● **What this task involves**: The lines from the start of the records below through the line containing "nor2: 2 / 0.026" are to be copied exactly, both ends included, with nothing added.

= = = = =

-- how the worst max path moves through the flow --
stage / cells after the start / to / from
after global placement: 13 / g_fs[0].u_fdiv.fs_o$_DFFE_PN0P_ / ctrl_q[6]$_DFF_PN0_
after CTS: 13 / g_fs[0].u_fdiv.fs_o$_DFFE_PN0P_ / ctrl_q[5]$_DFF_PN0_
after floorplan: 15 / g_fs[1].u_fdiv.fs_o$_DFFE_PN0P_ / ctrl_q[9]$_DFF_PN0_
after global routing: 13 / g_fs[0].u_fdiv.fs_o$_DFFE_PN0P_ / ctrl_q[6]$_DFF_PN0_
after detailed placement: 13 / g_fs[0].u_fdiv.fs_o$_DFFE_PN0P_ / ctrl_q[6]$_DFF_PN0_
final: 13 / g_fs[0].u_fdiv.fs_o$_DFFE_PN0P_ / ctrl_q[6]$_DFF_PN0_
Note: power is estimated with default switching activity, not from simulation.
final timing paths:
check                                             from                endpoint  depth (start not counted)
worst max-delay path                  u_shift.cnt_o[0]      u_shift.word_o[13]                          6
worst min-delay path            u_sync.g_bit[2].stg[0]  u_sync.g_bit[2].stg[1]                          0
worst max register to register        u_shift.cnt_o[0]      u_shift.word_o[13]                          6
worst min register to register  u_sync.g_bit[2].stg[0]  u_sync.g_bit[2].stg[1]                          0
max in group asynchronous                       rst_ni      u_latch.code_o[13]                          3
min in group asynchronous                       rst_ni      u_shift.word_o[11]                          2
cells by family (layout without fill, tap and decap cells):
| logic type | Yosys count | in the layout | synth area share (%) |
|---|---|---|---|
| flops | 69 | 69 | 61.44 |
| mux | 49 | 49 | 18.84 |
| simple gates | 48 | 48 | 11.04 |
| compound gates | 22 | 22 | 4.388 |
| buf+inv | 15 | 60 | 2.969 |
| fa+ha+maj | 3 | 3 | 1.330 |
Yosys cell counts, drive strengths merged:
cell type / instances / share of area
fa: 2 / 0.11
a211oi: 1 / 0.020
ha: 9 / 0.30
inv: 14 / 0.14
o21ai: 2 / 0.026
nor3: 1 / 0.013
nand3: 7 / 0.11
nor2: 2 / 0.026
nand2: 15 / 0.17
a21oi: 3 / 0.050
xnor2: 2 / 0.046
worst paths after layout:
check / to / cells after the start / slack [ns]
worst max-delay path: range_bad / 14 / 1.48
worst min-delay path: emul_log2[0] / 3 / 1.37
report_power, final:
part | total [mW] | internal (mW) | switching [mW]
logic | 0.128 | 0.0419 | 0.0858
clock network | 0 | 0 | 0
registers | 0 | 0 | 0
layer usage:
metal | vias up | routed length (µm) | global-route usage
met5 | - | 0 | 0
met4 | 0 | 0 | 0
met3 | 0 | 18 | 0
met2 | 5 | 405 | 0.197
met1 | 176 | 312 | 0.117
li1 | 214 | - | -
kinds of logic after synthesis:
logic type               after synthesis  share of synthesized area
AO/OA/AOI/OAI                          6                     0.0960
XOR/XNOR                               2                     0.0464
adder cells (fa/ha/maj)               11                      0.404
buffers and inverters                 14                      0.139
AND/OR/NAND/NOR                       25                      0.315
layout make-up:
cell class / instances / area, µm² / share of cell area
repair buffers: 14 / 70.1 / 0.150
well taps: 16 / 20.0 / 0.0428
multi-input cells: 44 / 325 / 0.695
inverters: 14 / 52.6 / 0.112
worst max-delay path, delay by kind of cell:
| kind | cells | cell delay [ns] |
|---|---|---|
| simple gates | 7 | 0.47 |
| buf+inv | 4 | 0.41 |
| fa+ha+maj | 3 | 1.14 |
--- src/rtl/rlc_pkg.sv ---
// Shared constants for the run-level coefficient word packer.
// Assumes a 16-bit field on each half of the 32-bit output word.
package rlc_pkg;
    localparam int FIELD_W  = 16;
    localparam int DC_MAX   = 11;
    localparam int TERM_RUN = 'hff;

    // Terminator word: sentinel run in the upper field, zero level.
    function automatic logic [2*FIELD_W-1:0] term_word();
        return {FIELD_W'(TERM_RUN), {FIELD_W{1'b0}}};
    endfunction
endpackage

--- src/rtl/rlc_dc_align.sv ---
// Left-justifies a right-aligned DC value of 'size' bits inside a field.
// Raw bits at or above 'size' are masked away; lower bits are zero-filled.
// Assumes size <= DC_MAX and FIELD_W >= DC_MAX.
module rlc_dc_align #(
    parameter int FIELD_W = 16,
    parameter int DC_MAX  = 11,
    localparam int SIZE_W = $clog2(DC_MAX + 1)
) (
    input  logic [SIZE_W-1:0]  size,
    input  logic [DC_MAX-1:0]  raw,
    output logic [FIELD_W-1:0] aligned
);
    logic [DC_MAX-1:0]  keep_mask;
    logic [DC_MAX-1:0]  kept;
    logic [FIELD_W-1:0] widened;

    // Keep only the low 'size' bits and push them to the top of the field.
    always_comb begin
        keep_mask = ~({DC_MAX{1'b1}} << size);
        kept      = raw & keep_mask;
        widened   = FIELD_W'(kept);
        aligned   = widened << (FIELD_W - int'(size));
    end
endmodule

--- src/rtl/rlc_word_format.sv ---
// Builds the 32-bit word for one coefficient event: a run/level pair or
// a DC word with its size field and left-justified value. Pure logic.
module rlc_word_format #(
    parameter int FIELD_W = 16,
    parameter int DC_MAX  = 11,
    localparam int SIZE_W = $clog2(DC_MAX + 1)
) (
    input  logic                 is_dc,
    input  logic [FIELD_W-1:0]   run,
    input  logic [FIELD_W-1:0]   level,
    input  logic [SIZE_W-1:0]    dc_size,
    input  logic [DC_MAX-1:0]    dc_raw,
    output logic [2*FIELD_W-1:0] word
);
    logic [FIELD_W-1:0] dc_value;

    rlc_dc_align #(.FIELD_W(FIELD_W), .DC_MAX(DC_MAX)) u_align (
        .size    (dc_size),
        .raw     (dc_raw),
        .aligned (dc_value)
    );

    // Select the word layout for the event kind.
    always_comb begin
        if (is_dc)
            word = {FIELD_W'(dc_size), dc_value};
        else
            word = {run, level};
    end
endmodule

--- src/rtl/rlc_out_slot.sv ---
// One-word output register with a single pending-terminator flag.
// A pending terminator has priority over new intake and blocks it, so it
// lands behind every word already accepted. Assumes no second block-end
// strobe arrives while a terminator is pending and the slot is stalled.
module rlc_out_slot #(
    parameter int WORD_W = 32,
    parameter logic [WORD_W-1:0] TERM = '0
) (
    input  logic              clk,
    input  logic              rst_n,
    input  logic              in_valid,
    output logic              in_ready,
    input  logic [WORD_W-1:0] in_word,
    input  logic              blk_end,
    output logic              term_pending,
    output logic              out_valid,
    input  logic              out_ready,
    output logic [WORD_W-1:0] out_word
);
    logic slot_free;

    // The slot can load when empty or when its word leaves this cycle.
    always_comb begin
        slot_free = !out_valid || out_ready;
        in_ready  = slot_free && !term_pending;
    end

    // Load the terminator first, else an offered coefficient, else go idle.
    always_ff @(posedge clk) begin
        if (!rst_n) begin
            out_valid <= 1'b0;
            out_word  <= '0;
        end else if (slot_free) begin
            if (term_pending) begin
                out_valid <= 1'b1;
                out_word  <= TERM;
            end else if (in_valid) begin
                out_valid <= 1'b1;
                out_word  <= in_word;
            end else begin
                out_valid <= 1'b0;
            end
        end
    end

    // Remember a block end until its terminator has been loaded.
    always_ff @(posedge clk) begin
        if (!rst_n)
            term_pending <= 1'b0;
        else
            term_pending <= blk_end || (term_pending && !slot_free);
    end
endmodule

--- src/rtl/rlc_word_packer.sv ---
// Top: packs decoded coefficient events into 32-bit buffer words and
// appends a terminator word at every block end. Single clock, synchronous
// active-low reset. Assumes cf_dc_size <= DC_MAX on DC events.
module rlc_word_packer #(
    parameter int FIELD_W  = rlc_pkg::FIELD_W,
    parameter int DC_MAX   = rlc_pkg::DC_MAX,
    localparam int SIZE_W  = $clog2(DC_MAX + 1),
    localparam int WORD_W  = 2 * FIELD_W
) (
    input  logic              clk,
    input  logic              rst_n,
    input  logic              cf_valid,
    output logic              cf_ready,
    input  logic              cf_is_dc,
    input  logic [FIELD_W-1:0] cf_run,
    input  logic [FIELD_W-1:0] cf_level,
    input  logic [SIZE_W-1:0] cf_dc_size,
    input  logic [DC_MAX-1:0] cf_dc_raw,
    input  logic              blk_end,
    output logic              out_valid,
    input  logic              out_ready,
    output logic [WORD_W-1:0] out_word
);
    localparam logic [WORD_W-1:0] TERM_WORD =
        {FIELD_W'(rlc_pkg::TERM_RUN), {FIELD_W{1'b0}}};

    logic [WORD_W-1:0] coef_word;
    logic              term_pending;

    rlc_word_format #(.FIELD_W(FIELD_W), .DC_MAX(DC_MAX)) u_format (
        .is_dc   (cf_is_dc),
        .run     (cf_run),
        .level   (cf_level),
        .dc_size (cf_dc_size),
        .dc_raw  (cf_dc_raw),
        .word    (coef_word)
    );

    rlc_out_slot #(.WORD_W(WORD_W), .TERM(TERM_WORD)) u_slot (
        .clk          (clk),
        .rst_n        (rst_n),
        .in_valid     (cf_valid),
        .in_ready     (cf_ready),
        .in_word      (coef_word),
        .blk_end      (blk_end),
        .term_pending (term_pending),
        .out_valid    (out_valid),
        .out_ready    (out_ready),
        .out_word     (out_word)
    );
endmodule

--- config.mk ---
export PLATFORM = sky130hd
export DESIGN_NAME = rlc_word_packer
export DESIGN_NICKNAME = d
export VERILOG_FILES = /design/src/rtl/rlc_pkg.sv /design/src/rtl/rlc_dc_align.sv /design/src/rtl/rlc_word_format.sv /design/src/rtl/rlc_out_slot.sv /design/src/rtl/rlc_word_packer.sv
export SDC_FILE = /design/constraint.sdc
export NUM_CORES = 1
export LEC_CHECK = 0
export ABC_CLOCK_PERIOD_IN_PS = 2400
export BUFFER_PORTS_ARGS = -buffer_cell sky130_fd_sc_hd__buf_2
export CORE_ASPECT_RATIO = 0.7
export CORE_MARGIN = 5
export CORE_UTILIZATION = 40
export DETAILED_ROUTE_END_ITERATION = 6
export GPL_TIMING_DRIVEN = 0
export PLACE_DENSITY_LB_ADDON = 0.15
export SETUP_SLACK_MARGIN = 0.2
export SLEW_MARGIN = 20
export SYNTH_ARGS = -nofsm -noshare
export SYNTH_HDL_FRONTEND = slang
export SYNTH_SLANG_ARGS = --single-unit
--- constraint.sdc ---
create_clock -name clk -period 2.4 [get_ports clk]
set_input_delay 0.36 -clock clk [delete_from_list [all_inputs] [get_ports clk]]
set_output_delay 0.36 -clock clk [all_outputs]
set_load 0.02 [all_outputs]
==> flow_metrics.py <==
metrics = {
    "yosys": {
        "synth_top_area_cell": "dfxtp_1",
        "ys_warn_count": 0,
        "seq_area_frac_synth": 0.310,
        "synth_nets": 340,
        "synth_area_mm2": 0.00219,
        "ys_seq_elements": 34,
        "netlist-cell-type-count": 52,
        "synth-edff-count": 0,
        "ys.flop_type": "dfxtp_1",
        "synth_area_leaders": "dfxtp_1, mux2i_1, nand2_1",
        "synth_area_per_cell_um2": 7.75,
        "yosysTopAreaCellShare": 0.310,
        "synth_async_sr_flop_share": 0,
        "synth_cells": 283,
    },
    "global_route": {
        "antenna_found_initial": 0,
        "grt_max_degree": 11,
        "first_global_vias": 2301,
        "grt_usage": 0.204,
        "grt_pass1_wl_um": 11600,
        "grt_overflow": 0,
    },
    "route": {
        "vias": 2458,
        "wl_per_cell_um": 16.3,
        "final_antenna_net_count": 0,
        "wirelength_um": 7350,
        "firstDrtPassIters": 5,
        "viasPerCell": 5.46,
        "route.detailed.drc": 0,
        "drt_iter0_markers": 221,
    },
    "timing": {
        "hold_violations": 0,
        "slew_headroom": 0.516,
        "whs_ns": 0.298,
        "worst_pin_slew_ns": 0.721,
        "fmax_ghz": 0.469,
        "post-route-min-period_ns": 2.13,
        "drv_slew": 0,
        "rsz0062_at_grt": "no",
        "finClkSkew_ns": 0.00549,
        "setup_ws_ns": 0.269,
        "min_period_over_period": 0.888,
        "setup_viol": 0,
    },
    "critical_path": {
        "worstPathArrival_ns": 2.35,
        "reg2reg_to": "u_slot.out_word[14]",
        "r2r_start": "u_slot.out_valid",
        "ff2ff_setup_slack_ns": 0.56,
        "critPathCaptureType": "flip-flop",
        "ff2ff_path_depth": 6,
        "required_ns": 2.62,
        "path_max_fanout": 8,
        "path_class": "input port to flip-flop",
        "cp-start-kind": "input port",
        "cp-startpoint": "cf_dc_size[1]",
        "setup.worst_path.end": "u_slot.out_word[8]",
    },
    "cells_and_area": {
        "multi_input_area_mm2": 0.00146,
        "fill_cells": 544,
        "antenna_cells": 0,
        "area_delta_synth_final_pct": 33.1,
        "layout-drive-gt1-share": 0.320,
        "register_area_um2": 681,
        "nNetsFinal": 434,
        "fin_util": 0.552,
    },
    "outcome": {
        "outcome": "finished clean",
    },
    "floorplan": {
        "io_pins": 87,
        "start_util": 0.415,
        "die_w_um": 98.5,
        "core_mm2": 0.00529,
        "die_h_um": 72.0,
        "rows": 22,
        "dieArea_mm2": 0.00709,
    },
    "place": {
        "place_hpwl_um": 5680,
        "place_ws_ns": -0.360,
        "numPortBuffers": 85,
        "finalWeightedCongestion": 0.877,
    },
    "power_and_ir_drop": {
        "power_density_mw_per_mm2": 557,
        "leakage_nw": 1.32,
        "max-vdd-ir-drop_mv": 0.329,
    },
    "clock_tree": {
        "clock-sinks": 34,
        "cts_buffer_depth": 2,
        "ctsHoldBuffers": 0,
        "clkLatencyLatePin_ns": 0.29,
        "clk_pin_slew_ns": 0.07,
        "cts_root_buf": "clkbuf_8",
        "cts_tree": "built",
        "cts_buffers": 5,
        "htreeDepth": 2,
    },
    "hold_path": {
        "hold_path.startpoint": "cf_level[11]",
        "hold_depth": 3,
        "hold_class": "input port to flip-flop",
    },
    "flow_run": {
        "max-cap-violations": 0,
    },
}
-- layout make-up --
class	count	area share
plain buffers	20	0.0360
clock buffers	7	0.0261
clock inverters	1	0.0103
inverters	8	0.0129
multi-input cells	221	0.500
flip-flops and latches	34	0.233
well taps	72	0.0309
repair buffers	87	0.151
-- critical path, cell delays in order --
cell and delay, ns:
buf_2 0.09, clkbuf_8 0.15, inv_1 0.08, ha_4 0.18, nor3b_4 0.17, or3b_1 0.37
or2_1 0.25, and2_0 0.18, a2111o_1 0.37, a21oi_2 0.15
-- synth_stat cells (5+ instances only) --
library cell	instances
o211a_1	5
mux2i_1	12
o22ai_1	6
inv_1	6
nor2_1	20
clkbuf_1	13
nand2b_1	7
a21oi_1	14
dfxtp_1	34
nor2b_1	7
a21boi_0	9
nor3_1	9
o21ai_0	22
nand3_1	11
nand2_1	32
a22oi_1	5
-- logic make-up (layout without fill, tap and decap cells) --
family / after synthesis / in the layout / share of synthesized area
adder cells (fa/ha/maj): 4 / 4 / 0.0228
AND/OR/NAND/NOR: 103 / 103 / 0.228
multiplexers: 16 / 16 / 0.0753
XOR/XNOR: 2 / 2 / 0.00799
flip-flops: 34 / 34 / 0.310
buffers and inverters: 28 / 123 / 0.0519
AO/OA/AOI/OAI: 96 / 96 / 0.303
-- sequential cells by signal, summed over array words and instances (netlist names) --
| signal | flops |
|---|---|
| u_slot.out_valid | 1 |
| u_slot.term_pending | 1 |
| u_slot.out_word | 32 |
-- power by group --
group	leakage [nW]	switching (mW)	internal (mW)
logic	0.985	0.295	0.190
clock network	0.0524	0.211	0.311
registers	0.279	0.0193	0.600
total	1.32	0.525	1.10
-- cell usage in the layout (no fill, tap or decap), types with 7 or more instances in the layout --
cell / count
buf_2: 89
dfxtp_1: 34
nand2_1: 32
nor2_1: 20
o21ai_0: 20
a21oi_1: 13
clkbuf_1: 11
mux2i_1: 11
nand3_1: 11
nor3_1: 9
a21boi_0: 9
nand2b_1: 7
-- per-layer routing --
| layer | wire length [um] | vias up | global-route usage | part of all wire |
|---|---|---|---|---|
| met2 | 2920 | 103 | 0.270 | 0.40 |
| met5 | 0 | - | 0 | 0 |
| met1 | 3650 | 1118 | 0.308 | 0.50 |
| met4 | 59 | 0 | 0.0485 | 0.0080 |
| met3 | 725 | 9 | 0.0730 | 0.099 |
| li1 | - | 1228 | - | - |
-- metrics by stage --
step / TNS [ns] / instance area [um^2] / power [mW] / std cells
after detailed placement: -2.51 / 2720 / 1.08 / 440
after floorplan: 0 / 2200 / 0.925 / 283
after global routing: 0 / 2920 / 1.72 / 450
final: 0 / 2920 / 1.63 / 450
after CTS: 0 / 2870 / 1.62 / 449
after global placement: -2.25 / 2720 / 1.08 / 440
-- repair_timing --
item / in CTS / in global routing
setup buffers: 1 / 1
pin swaps: 1 / 3
endpoints found under the setup margin: 11 / 9
gates resized for setup: 10 / 16
-- worst min path at each step --
| stage | to |
|---|---|
| after global placement | u_slot.out_word[25] |
| after CTS | u_slot.out_word[11] |
| after detailed placement | u_slot.out_word[0] |
| after global routing | u_slot.out_word[11] |
| after floorplan | u_slot.out_word[11] |
| final | u_slot.out_word[11] |
(Power assumes the default switching activity.)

= = = = =

● **Task solution**:
-- how the worst max path moves through the flow --
stage / cells after the start / to / from
after global placement: 13 / g_fs[0].u_fdiv.fs_o$_DFFE_PN0P_ / ctrl_q[6]$_DFF_PN0_
after CTS: 13 / g_fs[0].u_fdiv.fs_o$_DFFE_PN0P_ / ctrl_q[5]$_DFF_PN0_
after floorplan: 15 / g_fs[1].u_fdiv.fs_o$_DFFE_PN0P_ / ctrl_q[9]$_DFF_PN0_
after global routing: 13 / g_fs[0].u_fdiv.fs_o$_DFFE_PN0P_ / ctrl_q[6]$_DFF_PN0_
after detailed placement: 13 / g_fs[0].u_fdiv.fs_o$_DFFE_PN0P_ / ctrl_q[6]$_DFF_PN0_
final: 13 / g_fs[0].u_fdiv.fs_o$_DFFE_PN0P_ / ctrl_q[6]$_DFF_PN0_
Note: power is estimated with default switching activity, not from simulation.
final timing paths:
check                                             from                endpoint  depth (start not counted)
worst max-delay path                  u_shift.cnt_o[0]      u_shift.word_o[13]                          6
worst min-delay path            u_sync.g_bit[2].stg[0]  u_sync.g_bit[2].stg[1]                          0
worst max register to register        u_shift.cnt_o[0]      u_shift.word_o[13]                          6
worst min register to register  u_sync.g_bit[2].stg[0]  u_sync.g_bit[2].stg[1]                          0
max in group asynchronous                       rst_ni      u_latch.code_o[13]                          3
min in group asynchronous                       rst_ni      u_shift.word_o[11]                          2
cells by family (layout without fill, tap and decap cells):
| logic type | Yosys count | in the layout | synth area share (%) |
|---|---|---|---|
| flops | 69 | 69 | 61.44 |
| mux | 49 | 49 | 18.84 |
| simple gates | 48 | 48 | 11.04 |
| compound gates | 22 | 22 | 4.388 |
| buf+inv | 15 | 60 | 2.969 |
| fa+ha+maj | 3 | 3 | 1.330 |
Yosys cell counts, drive strengths merged:
cell type / instances / share of area
fa: 2 / 0.11
a211oi: 1 / 0.020
ha: 9 / 0.30
inv: 14 / 0.14
o21ai: 2 / 0.026
nor3: 1 / 0.013
nand3: 7 / 0.11
nor2: 2 / 0.026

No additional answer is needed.